The study showed that using a 100-year horizon, exported gas is easily more friendly to the climate than using regionally sourced coal in China and Europe. But the advantage shrinks somewhat using the 20-year horizon. And the high end of the estimated climate damage from using imported U.S. gas in China is even slightly worse than the low end of the range of estimates from using coal there.
Overall, the report states: “This analysis has determined that the use of U.S. [liquefied natural gas] exports for power production in European and Asian markets will not increase [greenhouse-gas] emissions, on a lifecycle perspective, when compared to regional coal extraction and consumption for power production.”
But several environmental groups, in comments on the study, say the analysis greatly underestimates the climate impact of U.S. gas. They argue that the 1.6 percent estimated methane leakage rate for U.S. natural-gas development that DOE used is too conservative, and cite studies that have concluded it may be twice that high or worse.

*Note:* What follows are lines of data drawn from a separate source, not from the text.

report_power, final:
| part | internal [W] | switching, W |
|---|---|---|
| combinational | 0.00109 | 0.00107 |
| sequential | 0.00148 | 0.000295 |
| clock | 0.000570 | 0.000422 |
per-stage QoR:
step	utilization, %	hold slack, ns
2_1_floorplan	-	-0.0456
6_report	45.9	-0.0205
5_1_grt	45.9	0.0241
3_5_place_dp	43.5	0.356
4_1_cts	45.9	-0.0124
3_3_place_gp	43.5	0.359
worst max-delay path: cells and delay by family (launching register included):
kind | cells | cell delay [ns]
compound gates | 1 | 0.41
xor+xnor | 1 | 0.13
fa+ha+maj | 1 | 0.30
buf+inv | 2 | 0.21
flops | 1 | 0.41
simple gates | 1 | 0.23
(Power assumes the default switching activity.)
--- config.mk ---
export PLATFORM = sky130hd
export DESIGN_NAME = fell_resp_monitor
export DESIGN_NICKNAME = d
export VERILOG_FILES = /design/src/rtl/fell_mon_pkg.sv /design/src/rtl/fell_resp_monitor_fall_detect.sv /design/src/rtl/fell_resp_monitor.sv
export SDC_FILE = /design/constraint.sdc
export NUM_CORES = 1
export LEC_CHECK = 0
export CAP_MARGIN = 20
export CORE_ASPECT_RATIO = 0.75
export CORE_MARGIN = 2
export CORE_UTILIZATION = 45
export CTS_CLUSTER_DIAMETER = 150
export DETAILED_ROUTE_END_ITERATION = 8
export GPL_ROUTABILITY_DRIVEN = 0
export HOLD_SLACK_MARGIN = 0.1
export PLACE_DENSITY = 0.76
export SLEW_MARGIN = 20
export SYNTH_ARGS = -nofsm -noshare
export SYNTH_HDL_FRONTEND = slang
export SYNTH_SLANG_ARGS = --single-unit
--- constraint.sdc ---
create_clock -name clk -period 2.4 [get_ports clk]
set_input_delay 0.36 -clock clk [delete_from_list [all_inputs] [get_ports clk]]
set_output_delay 0.36 -clock clk [all_outputs]
set_load 0.005 [all_outputs]
==> config.mk <==
export PLATFORM = sky130hd
export DESIGN_NAME = channel_input_capture
export DESIGN_NICKNAME = d
export VERILOG_FILES = /design/src/rtl/channel_input_capture.sv
export SDC_FILE = /design/constraint.sdc
export NUM_CORES = 1
export LEC_CHECK = 0
export ABC_AREA = 0
export CORE_MARGIN = 3
export CORE_UTILIZATION = 50
export CTS_BUF_LIST = sky130_fd_sc_hd__clkbuf_16
export DETAILED_ROUTE_END_ITERATION = 7
export MAX_ROUTING_LAYER = met4
export PLACE_DENSITY = 0.82
export SETUP_SLACK_MARGIN = 0.1
export SLEW_MARGIN = 20
export SYNTH_ARGS = -nofsm -noshare
export SYNTH_HDL_FRONTEND = slang
export SYNTH_SLANG_ARGS = --single-unit
==> constraint.sdc <==
create_clock -name pe_gen_clk -period 5.4 [get_ports pe_gen_clk]
set_clock_uncertainty 0.15 [all_clocks]
set_input_delay 1.62 -clock pe_gen_clk [delete_from_list [all_inputs] [get_ports pe_gen_clk]]
set_output_delay 1.62 -clock pe_gen_clk [all_outputs]
set_load 0.01 [all_outputs]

July 21 comments to DOE from the Sierra Club, the Chesapeake Climate Action Network, Earthjustice, and other groups also argue that DOE should not just compare exported U.S. gas to other fossil fuels when comparing lifecycle emissions.
“End-use markets in Europe and Asia are rapidly investing in clean-energy infrastructure like wind, solar, and efficiency. U.S. LNG exports would likely displace these energy investments in addition to, or instead of, displacing use of other fossil fuels,” it states.
While activists believe the report underplays damage to the climate from natural-gas exports, they do say that climate change should be front and center in DOE’s decisions about export applications.
“We will continue to do everything we can to raise our voice on this issue, educate the country on the climate reality of [liquefied natural gas] exports and seek legal recourse and pathways as available,” said Mike Tidwell, director of the Chesapeake Climate Action Network.
The Energy Department has previously given one final and six preliminary approvals to applications to export gas to nations that don’t have a formal free-trade deal with the U.S. But roughly two-dozen more of these applications, which are subject to careful scrutiny, are before regulators.
DOE said in releasing the draft report that the study would be included in companies’ application dockets to help “inform” its decisions, but did not provide specifics.
“The department evaluates each application and issues a public-interest determination based on a number of different factors, including domestic energy security, economic impacts, international considerations, and environmental factors such as greenhouse-gas emissions,” a spokesperson said.